After the first season, which was one of my favorite things on television in 2016, I was hooked, and I ended up reading all of the books last summer. What I love though is that the series sticks to the ideas and some of the mood of the novels, but everything is re-arranged and made to fit for the show, which is no easy job. It also leaves those of us who have read ahead still wondering where things will fit together, which is great since I don’t really want to know everything that’s going to happen, even if I loved the books.
So far I’ve seen two episodes of the second season, and while I’m not quite ready to review it, I am just as hooked as before. I have a few comments I want to save for the show, but I’m going to save that for a review of the first few episodes. For anyone wondering, the second season begins with the group of magicians, including Quentin Coldwater played by Jason Ralph, stumbling around Fillory for a new plan after Julia Wicker (Stella Maeve), vanished with the Beast to find justice against Reynard, the trickster god who attacked her.
On other fronts, I don’t just cover television, if you know me at all–there’s also film, and all sorts of other things going on.
This month I sat down in a bar for a wonderful hour-long conversation with director Jordan Canning for her film, Suck it Up, which premieres at Slamdance Festival. Canning talked about making her film in Invermere, British Columbia, and what it was like making her second feature film after We Were Wolves. Eventually I had to bid Canning adieu, but it was a fun hour to just talk about filmmaking and Canadian entertainment.
Last week I also met with Opimian, a private wine club that has partnerships with wineries all over the world to bring affordable, great wines to its members across Canada. CEO Frank Ianni explained how the club works, their wine concierge, and their Master of Wine, the very appropriately named Jane Masters. I’m going to be writing a bit about the club soon, but needless to say it’s interesting for any wine lovers since it is also a very reasonable way to explore the world of wine.
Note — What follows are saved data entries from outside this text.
===== config.mk =====
export PLATFORM = sky130hd
export DESIGN_NAME = cfg_timer_header_bars
export DESIGN_NICKNAME = d
export VERILOG_FILES = /design/src/rtl/tenure_counter.v /design/src/rtl/cfg_timer_header_bars.v
export VERILOG_INCLUDE_DIRS = /design/src /design/src/rtl
export SDC_FILE = /design/constraint.sdc
export NUM_CORES = 1
export LEC_CHECK = 0
export BUFFER_PORTS_ARGS = -buffer_cell sky130_fd_sc_hd__buf_2
export CORE_UTILIZATION = 55
export DETAILED_ROUTE_END_ITERATION = 7
export GPL_ROUTABILITY_DRIVEN = 0
export PLACE_DENSITY_LB_ADDON = 0.12
export SLEW_MARGIN = 10
export SYNTH_ARGS = -nofsm -noshare
export SYNTH_HDL_FRONTEND = slang
export SYNTH_SLANG_ARGS = --single-unit

===== constraint.sdc =====
create_clock -name clock_i -period 2.85 [get_ports clock_i]
set_clock_uncertainty 0.15 [all_clocks]
set_input_delay 0.57 -clock clock_i [delete_from_list [all_inputs] [get_ports clock_i]]
set_output_delay 0.57 -clock clock_i [all_outputs]
set_load 0.005 [all_outputs]

===== src/rtl/cfg_hdr_defs.vh =====
`ifndef CFG_HDR_DEFS_VH
`define CFG_HDR_DEFS_VH

// configuration dword indices (byte offset / 4)
`define DW_TENURE_LINE        6'h03
`define DW_CORE_WINDOW        6'h04
`define DW_EXT_WINDOW         6'h05

// byte offsets of the registers
`define OFS_TENURE_LINE       8'h0C
`define OFS_HEADER_SELFTEST   8'h0E
`define OFS_CORE_WINDOW       8'h10
`define OFS_EXT_WINDOW        8'h14

// field positions
`define LINE_LSB              0
`define LINE_MSB              7
`define TENURE_LSB            8
`define TENURE_MSB            15
`define CORE_PTR_LSB          11
`define EXT_PTR_LSB           14

// reset and constant read values
`define RST_TENURE            8'h00
`define RST_LINE              8'h00
`define RST_CORE_PTR          21'h000000
`define RST_EXT_PTR           18'h00000
`define SELF_TEST_FIELD       8'h00
`define HEADER_LAYOUT_FIELD   8'h00
`define CORE_LOW_BITS         11'h000
`define EXT_LOW_BITS          14'h0000

// bus commands that use the line length setting
`define CMD_MEM_READ_MULTIPLE 4'hC
`define CMD_MEM_READ_LINE     4'hE
`define CMD_MEM_WRITE_INVAL   4'hF

// tenure counter limits
`define TENURE_MAX            8'hFF

`endif


===== src/rtl/tenure_counter.v =====
`timescale 1ns/100ps
`include "cfg_hdr_defs.vh"

module tenure_counter (
  // clock and reset
  input  wire       clock_i,
  input  wire       sys_rst_i,
  // initiator status
  input  wire       frame_start_i,
  input  wire       xfer_active_i,
  input  wire       gnt_n_sync_i,
  input  wire [7:0] limit_i,
  // results
  output wire [7:0] count_o,
  output wire       expired_o,
  output wire       end_xfer_o
);

  reg       run_ff;
  reg [7:0] count_ff;
  reg       expired_ff;
  wire      expire_now;

  // limit reached: zero limit expires in the frame cycle itself
  assign expire_now = (frame_start_i && (limit_i == `RST_TENURE)) ||
                      (run_ff && (count_ff >= limit_i));

  // counter runs from zero in the frame cycle, one step per clock
  always @(posedge clock_i) begin
    if (sys_rst_i) begin
      run_ff     <= 1'b0;
      count_ff   <= 8'h00;
      expired_ff <= 1'b0;
    end else if (frame_start_i) begin
      run_ff     <= 1'b1;
      count_ff   <= 8'h01;
      expired_ff <= (limit_i == `RST_TENURE);
    end else if (run_ff && !xfer_active_i) begin
      run_ff     <= 1'b0;
      count_ff   <= 8'h00;
      expired_ff <= 1'b0;
    end else if (run_ff) begin
      if (count_ff != `TENURE_MAX)
        count_ff <= count_ff + 8'h01;
      if (expire_now)
        expired_ff <= 1'b1;
    end
  end

  assign count_o    = run_ff ? count_ff : 8'h00;
  assign expired_o  = expired_ff || expire_now;
  // end the tenure only once grant has gone away
  assign end_xfer_o = expired_o && xfer_active_i && gnt_n_sync_i;

endmodule


===== src/rtl/cfg_timer_header_bars.v =====
`timescale 1ns/100ps
`include "cfg_hdr_defs.vh"

// Overview of operation
// - bits 15 to 8 of the timer register hold a writable tenure limit in clocks.
// - as initiator the tenure counter starts at zero with frame and counts each clock.
// - once the limit is reached before the transfer ends, end it when grant drops.
// - bits 7 to 0 hold a writable line length used by line and invalidate commands.
// - the self test byte, bits 15 to 8 of the header register, reads as zero.
// - the header layout byte, bits 7 to 0, reads as zero for a single function.
// - writing all ones to the core window base reads back as FFFFF800.
// - core window base bits 31 to 11 are writable and hold the base address.
// - core window base bits 10 to 4 read zero and ignore writes.
// - core window base bits 3 to 0 read zero for a plain 32-bit memory window.
// - writing all ones to the extension window base reads back as FFFFC000.
// - extension window base bits 31 to 14 are writable and hold the base address.
// - extension window base bits 13 to 4 read zero and ignore writes.
// - extension window base bits 3 to 0 read zero for a plain 32-bit memory window.
// - reset clears the timer, header and both window base registers to zero.
module cfg_timer_header_bars (
  // clock and reset
  input  wire        clock_i,
  input  wire        sys_rst_i,
  // configuration access
  input  wire        cfg_wr_i,
  input  wire        cfg_rd_i,
  input  wire [5:0]  cfg_dw_i,
  input  wire [3:0]  cfg_be_i,
  input  wire [31:0] cfg_wdata_i,
  output wire        cfg_hit_o,
  output reg  [31:0] cfg_rdata_o,
  output reg         cfg_done_o,
  // initiator side
  input  wire        frame_start_i,
  input  wire        xfer_active_i,
  input  wire [3:0]  xfer_cmd_i,
  input  wire        gnt_n_i,
  output reg  [7:0]  burst_len_o,
  output reg         line_cmd_o,
  output wire        tenure_expired_o,
  output wire        end_xfer_o,
  output reg  [7:0]  tenure_count_o,
  // target address decode
  input  wire [31:0] mem_addr_i,
  input  wire        mem_addr_valid_i,
  output reg         core_window_hit_o,
  output reg         ext_window_hit_o,
  // programmed settings
  output reg  [7:0]  tenure_limit_o,
  output reg  [7:0]  line_length_setting_o,
  output reg  [31:0] core_window_base_o,
  output reg  [31:0] ext_window_base_o
);

  // byte write helper: keep old byte unless its lane is enabled
  function [7:0] merge_byte;
    input [7:0] old_byte;
    input [7:0] new_byte;
    input       lane_en;
    begin
      merge_byte = lane_en ? new_byte : old_byte;
    end
  endfunction

  // commands that move whole cache lines
  function is_line_cmd;
    input [3:0] cmd;
    begin
      is_line_cmd = (cmd == `CMD_MEM_READ_MULTIPLE) ||
                    (cmd == `CMD_MEM_READ_LINE) ||
                    (cmd == `CMD_MEM_WRITE_INVAL);
    end
  endfunction

  // settings held by software
  reg  [7:0]  tenure_limit_ff;
  reg  [7:0]  line_length_setting_ff;
  reg  [20:0] core_window_pointer_ff;
  reg  [17:0] ext_window_pointer_ff;

  // grant pin synchroniser
  reg         gnt_n_meta_ff;
  reg         gnt_n_sync_ff;

  // access decode
  wire        hit_tenure;
  wire        hit_core;
  wire        hit_ext;
  wire        wr_tenure;
  wire        wr_core;
  wire        wr_ext;

  // next values
  reg  [7:0]  nxt_tenure_limit;
  reg  [7:0]  nxt_line_length;
  reg  [20:0] nxt_core_ptr;
  reg  [17:0] nxt_ext_ptr;
  reg  [31:0] nxt_rdata;

  // full register images as read by software
  wire [15:0] tenure_line_word;
  wire [15:0] header_selftest_word;
  wire [31:0] core_window_word;
  wire [31:0] ext_window_word;
  wire [31:0] core_merged;
  wire [31:0] ext_merged;

  // tenure counter results
  wire [7:0]  count_w;

  // dword decode of the three claimed locations
  assign hit_tenure = (cfg_dw_i == `DW_TENURE_LINE);
  assign hit_core   = (cfg_dw_i == `DW_CORE_WINDOW);
  assign hit_ext    = (cfg_dw_i == `DW_EXT_WINDOW);
  assign cfg_hit_o  = hit_tenure || hit_core || hit_ext;

  assign wr_tenure  = cfg_wr_i && hit_tenure;
  assign wr_core    = cfg_wr_i && hit_core;
  assign wr_ext     = cfg_wr_i && hit_ext;

  // register images; fixed fields are constants
  assign tenure_line_word     = {tenure_limit_ff, line_length_setting_ff};
  assign header_selftest_word = {`SELF_TEST_FIELD, `HEADER_LAYOUT_FIELD};
  assign core_window_word     = {core_window_pointer_ff, `CORE_LOW_BITS};
  assign ext_window_word      = {ext_window_pointer_ff, `EXT_LOW_BITS};

  // written dword after byte lane merge
  assign core_merged = {merge_byte(core_window_word[31:24], cfg_wdata_i[31:24], cfg_be_i[3]),
                        merge_byte(core_window_word[23:16], cfg_wdata_i[23:16], cfg_be_i[2]),
                        merge_byte(core_window_word[15:8], cfg_wdata_i[15:8], cfg_be_i[1]),
                        merge_byte(core_window_word[7:0], cfg_wdata_i[7:0], cfg_be_i[0])};
  assign ext_merged  = {merge_byte(ext_window_word[31:24], cfg_wdata_i[31:24], cfg_be_i[3]),
                        merge_byte(ext_window_word[23:16], cfg_wdata_i[23:16], cfg_be_i[2]),
                        merge_byte(ext_window_word[15:8], cfg_wdata_i[15:8], cfg_be_i[1]),
                        merge_byte(ext_window_word[7:0], cfg_wdata_i[7:0], cfg_be_i[0])};

  // next state of the writable fields
  always @* begin
    nxt_tenure_limit = tenure_limit_ff;
    nxt_line_length  = line_length_setting_ff;
    nxt_core_ptr     = core_window_pointer_ff;
    nxt_ext_ptr      = ext_window_pointer_ff;
    if (wr_tenure) begin
      nxt_line_length  = merge_byte(line_length_setting_ff, cfg_wdata_i[7:0],
                                    cfg_be_i[0]);
      nxt_tenure_limit = merge_byte(tenure_limit_ff, cfg_wdata_i[15:8],
                                    cfg_be_i[1]);
      // lanes 2 and 3 hit the read-only header byte pair: dropped
    end
    if (wr_core)
      nxt_core_ptr = core_merged[31:`CORE_PTR_LSB];
    if (wr_ext)
      nxt_ext_ptr = ext_merged[31:`EXT_PTR_LSB];
  end

  // setting registers
  always @(posedge clock_i) begin
    if (sys_rst_i) begin
      tenure_limit_ff        <= `RST_TENURE;
      line_length_setting_ff <= `RST_LINE;
      core_window_pointer_ff <= `RST_CORE_PTR;
      ext_window_pointer_ff  <= `RST_EXT_PTR;
    end else begin
      tenure_limit_ff        <= nxt_tenure_limit;
      line_length_setting_ff <= nxt_line_length;
      core_window_pointer_ff <= nxt_core_ptr;
      ext_window_pointer_ff  <= nxt_ext_ptr;
    end
  end

  // read data mux; unclaimed dwords read zero
  always @* begin
    nxt_rdata = 32'h00000000;
    case (cfg_dw_i)
      `DW_TENURE_LINE: nxt_rdata = {header_selftest_word, tenure_line_word};
      `DW_CORE_WINDOW: nxt_rdata = core_window_word;
      `DW_EXT_WINDOW:  nxt_rdata = ext_window_word;
      default:         nxt_rdata = 32'h00000000;
    endcase
  end

  // registered answer one clock after the access
  always @(posedge clock_i) begin
    if (sys_rst_i) begin
      cfg_rdata_o <= 32'h00000000;
      cfg_done_o  <= 1'b0;
    end else begin
      cfg_done_o <= cfg_rd_i || cfg_wr_i;
      if (cfg_rd_i)
        cfg_rdata_o <= nxt_rdata;
    end
  end

  // grant comes from the arbiter pin: two stages
  always @(posedge clock_i) begin
    if (sys_rst_i) begin
      gnt_n_meta_ff <= 1'b1;
      gnt_n_sync_ff <= 1'b1;
    end else begin
      gnt_n_meta_ff <= gnt_n_i;
      gnt_n_sync_ff <= gnt_n_meta_ff;
    end
  end

  // bus tenure tracking for initiated transfers
  tenure_counter u_tenure (
    .clock_i       (clock_i),
    .sys_rst_i     (sys_rst_i),
    .frame_start_i (frame_start_i),
    .xfer_active_i (xfer_active_i),
    .gnt_n_sync_i  (gnt_n_sync_ff),
    .limit_i       (tenure_limit_ff),
    .count_o       (count_w),
    .expired_o     (tenure_expired_o),
    .end_xfer_o    (end_xfer_o)
  );

  // burst length for the current initiator command
  always @(posedge clock_i) begin
    if (sys_rst_i) begin
      burst_len_o    <= 8'h00;
      line_cmd_o     <= 1'b0;
      tenure_count_o <= 8'h00;
    end else begin
      tenure_count_o <= count_w;
      line_cmd_o     <= is_line_cmd(xfer_cmd_i);
      if (is_line_cmd(xfer_cmd_i))
        burst_len_o <= line_length_setting_ff;
      else
        burst_len_o <= 8'h01;
    end
  end

  // memory window decode against the programmed bases
  always @(posedge clock_i) begin
    if (sys_rst_i) begin
      core_window_hit_o <= 1'b0;
      ext_window_hit_o  <= 1'b0;
    end else begin
      core_window_hit_o <= mem_addr_valid_i &&
                           (mem_addr_i[31:`CORE_PTR_LSB] == core_window_pointer_ff);
      ext_window_hit_o  <= mem_addr_valid_i &&
                           (mem_addr_i[31:`EXT_PTR_LSB] == ext_window_pointer_ff);
    end
  end

  // settings mirrored for the rest of the function
  always @(posedge clock_i) begin
    if (sys_rst_i) begin
      tenure_limit_o        <= `RST_TENURE;
      line_length_setting_o <= `RST_LINE;
      core_window_base_o    <= 32'h00000000;
      ext_window_base_o     <= 32'h00000000;
    end else begin
      tenure_limit_o        <= tenure_limit_ff;
      line_length_setting_o <= line_length_setting_ff;
      core_window_base_o    <= core_window_word;
      ext_window_base_o     <= ext_window_word;
    end
  end

endmodule


# Word-level counts from Yosys, hierarchy flattened
# Cells that the tools add are included.
[totals]
reg_bits = 199
in_bits = 86
elab_cells = 90
[classes]
n_addsub = 1
order_cmp = 1
eq_ne = 9
mux = 12
bitwise_logic = 2
n_reduce_logical = 37
[op_table]
columns = ["operator", "n"]
rows = [
  ["32-bit case mux with 3 select lines", 1],
  ["2-bit AND reduction", 11],
  ["21-bit equality test", 1],
  ["18-bit equality test", 1],
  ["4-bit equality test, second input constant", 3],
  ["6-bit by 3-bit equality test with 1-bit output, second input constant", 2],
  ["1-bit 2-to-1 mux", 11],
  ["1-bit logical AND", 10],
  ["3-bit nonzero test", 3],
  ["8-bit by 1-bit adder with 8-bit output, second input constant", 1],
  ["8-bit greater-or-equal comparator", 1],
  ["8-bit zero test", 1],
  ["8-bit != test, second input constant", 1],
  ["1-bit logical OR", 7],
  ["6-bit by 2-bit equality test with 1-bit output, second input constant", 1],
  ["2-bit OR reduction", 2],
  ["3-bit OR reduction", 1],
  ["1-bit NOT", 2],
  ["2-bit nonzero test", 1],
  ["1-bit zero test", 1],
]

# Longest topological paths before layout
[depth]
depth_word = 7
mapped_depth = 7
mapped_depth_nobuf = 6

# Cells and area by module
# From an unflattened synthesis, not the netlist that was laid out.
[unflattened]
hier_cells = 713
hier_area_um2 = 7126.8
[modules_own_cells]
columns = ["module", "instances", "cells_each", "area_per_inst_um2", "seq_area_each_um2"]
rows = [
  ["cfg_timer_header_bars", 1, 622, 6347.3, 3283.1],
  ["tenure_counter", 1, 91, 779.5, 200.2],
]

# Worst setup path before layout
# No wires, ideal clock.
[synth_path]
path_kind = "input-to-output"
from = "input cfg_dw_i[2]"
to = "output cfg_hit_o"
arrival_ns = 1.581
setup_slack_ns = 0.549
stages = 6
cell_sequence = "nor2b_1 -> clkbuf_1 -> and2_1 -> buf_4 -> buf_4 -> or2_2"
[synth_between]
elab_chain_len = 3
elab_cells_between_ends = 5
[synth_rtl]
columns = ["element", "line_no", "rtl"]
rows = [
  ["from (decl)", "cfg_timer_header_bars.v:27", "input wire [5:0] cfg_dw_i,"],
  ["6-bit by 2-bit equality test with 1-bit output or 6-bit by 3-bit equality test with 1-bit output (tied branches)", "-", ""],
  ["1-bit logical OR", "cfg_timer_header_bars.v:115", "assign cfg_hit_o = hit_tenure || hit_core || hit_ext;"],
  ["1-bit logical OR *", "cfg_timer_header_bars.v:115", ""],
  ["to (decl)", "cfg_timer_header_bars.v:30", "output wire cfg_hit_o,"],
]
# Every way passes the cells marked *; elsewhere a longest branch is shown, timed or not.

# Worst setup path in the final report
[layout_path]
from = "register u_tenure.count_ff[0]"
to = "output end_xfer_o"
[layout_between]
elab_chain_len = 6
[layout_rtl]
columns = ["element", "line_no", "rtl"]
rows = [
  ["from (decl)", "tenure_counter.v:20", "reg [7:0] count_ff;"],
  ["from (signal assigned)", "tenure_counter.v:44", "count_ff <= count_ff + 8'h01;"],
  ["8-bit greater-or-equal comparator", "tenure_counter.v:26", "(run_ff && (count_ff >= limit_i));"],
  ["1-bit logical AND", "tenure_counter.v:26", ""],
  ["1-bit logical OR", "tenure_counter.v:25", "assign expire_now = (frame_start_i && (limit_i == `RST_TENURE)) ||"],
  ["1-bit logical OR", "tenure_counter.v:51", "assign expired_o = expired_ff || expire_now;"],
  ["1-bit logical AND (2 in series)", "tenure_counter.v:53", "assign end_xfer_o = expired_o && xfer_active_i && gnt_n_sync_i;"],
  ["to (decl)", "cfg_timer_header_bars.v:41", "output wire end_xfer_o,"],
]
# Every way passes these cells.

==> impl_metrics.json <==
{
  "drtIter0Drc": 340,
  "max_freq_mhz": 363.2,
  "die_h_um": 114.1,
  "synth_cell_types": 50,
  "worstSetupEndpoint": "end_xfer_o",
  "area_delta_synth_final_pct": 23.16,
  "firstDrtPassIters": 5,
  "drc": 0,
  "critical_path.max_fanout": 4,
  "met1_usage_pct": 34.20,
  "die_area_um2": 13030,
  "clkLatencyLatePin_ns": 0.43,
  "r2r_end": "u_tenure.expired_ff",
  "setup_ws_ns": 0.09649,
  "finalSetupTns_ns": 0,
  "setup_viol": 0,
  "hpwlAfterDp_mm": 12.11,
  "worstSetupPathDepth": 7,
  "num_rows": 40,
  "p_leak_nw": 4.285,
  "yosysMostFrequentCell": "dfxtp_1",
  "fin_area_um2": 8517,
  "grt_max_degree": 55,
  "startpoint": "u_tenure.count_ff[0]",
  "cts.htree.levels": 4,
  "maxCapViolations": 0,
  "synth-seq-cells": 174,
  "synth_warnings": 0,
  "postRouteAntennaNets": 0,
  "ir_drop_mv": 0.3704,
  "rrSetupSlack_ns": 0.96,
  "start_kind": "flip-flop",
  "antenna_cells": 0,
  "nFillCells": 971,
  "cts_tree": "yes",
  "worstPathRequired_ns": 2.13,
  "cts_made_buffers": 17,
  "port_buffers": 184,
  "cts_sinks": 174,
  "cp.buffers_inverters": 2,
  "timing.rr.start": "u_tenure.count_ff[0]",
  "clk_pin_slew_ns": 0.06,
  "grt_pass1_wl_mm": 25.54,
  "critPathCaptureType": "output pin",
  "synth_ff_type": "dfxtp_1",
  "final_layout_size_suffix_gt1_share_pct": 30.00,
  "hold_ws_ns": 0.1740,
  "finalNonFillerCells": 1048,
  "critPathMaxStageDelay_ns": 0.37,
  "globalRouteOverflowTotal": 0,
  "post-place-cells": 1014,
  "final_max_slew_viol_count": 0,
  "min_period_ns": 2.754,
  "io_pins": 221,
  "power_mw": 5.141,
  "totalWireLength_mm": 16.71,
  "r2r_cells": 7,
  "yosysTopAreaCellShare_pct": 50.37,
  "place_ws_ns": 0.3388,
  "die_width_um": 114.1,
  "outcome": "complete, no violations",
  "synthArstFlopShare_pct": 0,
  "synth_area_um2": 6915,
  "fin_util_pct": 70.32,
  "clockBufferDepth": 2,
  "via_count": 5318,
  "seq_area_frac_synth_pct": 50.37,
  "synthTopCellsByCount": "dfxtp_1 (174), nor2_1 (79), mux2i_1 (51), nor2b_1 (49), a21oi_1 (36)",
  "gr-usage-met3_pct": 6.406,
  "core_um2": 12110,
  "antenna_found_initial": 0,
  "fin_nets": 962,
  "rsz0062_at_grt": "no",
  "worst_pin_slew_ns": 0.6135,
  "dpl_cell_area_um2": 7864,
  "critPathTopFamily": "compound AO/OA/AOI/OAI gates",
  "wl_per_cell_um": 15.95,
  "slew-limit-headroom_pct": 58.83,
  "min_path_type": "in -> reg",
  "hold_viol_final": 0,
  "syn_avg_cell_area_um2": 10.04,
  "period_share_pct": 96.61,
  "root_buffer": "clkbuf_16",
  "globalRouteMet2Util_pct": 41.82,
  "power_density_nw_per_um2": 603.6,
  "slowest_stage": "a2111o_1",
  "synth_edf_count": 0,
  "arrival_ns": 2.03,
  "path_class": "reg -> out",
  "synth_area_leaders": "dfxtp_1 (50%), mux2i_1 (7.4%), nor2b_1 (4.4%)",
  "grt_pass1_vias": 4980,
  "cts_hold_buf": 0,
  "initial_core_util_pct": 57.10,
  "synthesis.instances": 689,
  "worstPathCellList": "inv_2, ha_1, nand2b_1, a2111o_1, a21oi_2, a31oi_1, buf_2",
  "yosys.area.top_type": "dfxtp_1",
  "grt_util_all_layers_pct": 26.01,
  "routed_via_density": 5.074,
  "grt.busiest_layer": "met2"
}
area by class of cell:
| class | count | area, um2 | share of cell area (%) |
|---|---|---|---|
| Tap cell | 168 | 210.2 | 2.468 |
| Inverter | 16 | 60.06 | 0.7052 |
| Clock inverter | 11 | 163.9 | 1.924 |
| Sequential cell | 174 | 3487 | 40.94 |
| Clock buffer | 21 | 460.4 | 5.406 |
| Timing Repair Buffer | 194 | 1011 | 11.87 |
| Multi-Input combinational cell | 464 | 3124 | 36.68 |
power breakdown:
| group | internal, mW | leakage (nW) | switching (mW) |
|---|---|---|---|
| Clock | 1.51 | 0.303 | 0.926 |
| Sequential | 2.45 | 1.41 | 0.0107 |
| Combinational | 0.100 | 2.58 | 0.151 |
state kept, by name, summed over array words and instances, names as in the netlist, 18 cells and up:
name and flops:
cfg_rdata_o 32, core_window_base_o 21, core_window_pointer_ff 21, ext_window_base_o 18, ext_window_pointer_ff 18
worst min path at each step:
stage,from,endpoint,slack (ns),depth (start not counted)
final,gnt_n_i,gnt_n_meta_ff,0.17,2
after global routing,gnt_n_i,gnt_n_meta_ff,0.18,2
after CTS,gnt_n_i,gnt_n_meta_ff,0.16,2
after detailed placement,gnt_n_meta_ff,gnt_n_sync_ff,0.26,1
after global placement,gnt_n_meta_ff,gnt_n_sync_ff,0.25,1
after floorplan,gnt_n_meta_ff,gnt_n_sync_ff,0.24,1
logic make-up (layout without fill, tap and decap cells):
family,count (synthesis),count (layout),share of synthesized area (%)
AO/OA/AOI/OAI,67,67,6.369
AND/OR/NAND/NOR,252,252,20.05
other,1,25,0.05423
multiplexers,69,69,10.31
flip-flops,174,174,50.37
adder cells (fa/ha/maj),9,9,1.628
buffers and inverters,75,242,5.898
XOR/XNOR,42,42,5.319
placed cells by master, fill, tap and decap left out, types with 3 or more instances in the layout:
cell type  count
mux2i_1       51
a21oi_1       35
xnor2_1        7
nand3_1       32
buf_4         10
nand4_2        6
xor2_1        35
nand2_1        5
buf_2        183
nand4_1        7
nor4_1        11
mux2_2        18
dfxtp_2        3
conb_1        25
a21o_1         4
nor2_1        79
nand2b_1      33
a211oi_1       4
bufinv_16      4
ha_1           9
and2_1        17
nor3_1         3
clkinv_2       4
or2_2          3
clkbuf_16     17
nor2b_1       49
a32oi_1        3
dfxtp_1      171
inv_1         15
per-layer routing:
layer	part of all wire (%)	routed length (um)
met1	45	7505
met2	47	7895
met3	6.4	1068
met4	1.5	243
met5	0	0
Finally, I ended last week with The Party at the International Design Show Toronto. Samsung had a booth at the show, and had invited me for a tour and a few drinks, and on top of that, they also had one of my favorite mixologists, Diageo Reserve Brands Ambassador Simon Hooper, who was making incredible hot toddies with Johnnie Walker Black Label whisky, which he prepared using a blow torch and cinnamon.
The Samsung booth featured their incredible new connected kitchen appliances, including the Induction Cooktop, the Samsung Family Hub Refrigerator, and metal art using pieces from a Samsung dishwasher by artist Nicholas Yust.
The other highlight for me though, aside from Hooper’s cocktail and chatting with Chief Brand Officer & Corporate Citizenship Mark Childs, was the Samsung FlexSystem Washer and Dryer, and the incredibly designed Samsung Serif TV. The washer and dryer pair each allow you to do two loads of laundry at the same time, so you can be washing a full load of laundry in the main compartment, and also wash a small set of other clothes in the top part of the machine. And then there’s the Serif TV, which is like few other flat-screen televisions on the market today–the design is original and striking, and the screen is framed beautifully by that overall design. It’s available now in a 40-inch model at Bay Bloor Radio.
While I was at The Party I also visited a number of other booths, including the sharply designed, and fun, Canadian Tire space that was developed by Citizens and Collaborators to promote the new Premier paints line. Inside the #PaintWithPremier space, visitors could contribute to the paint-by-numbers wall mural that is going to be auctioned to the Canadian Tire Jumpstart initiative.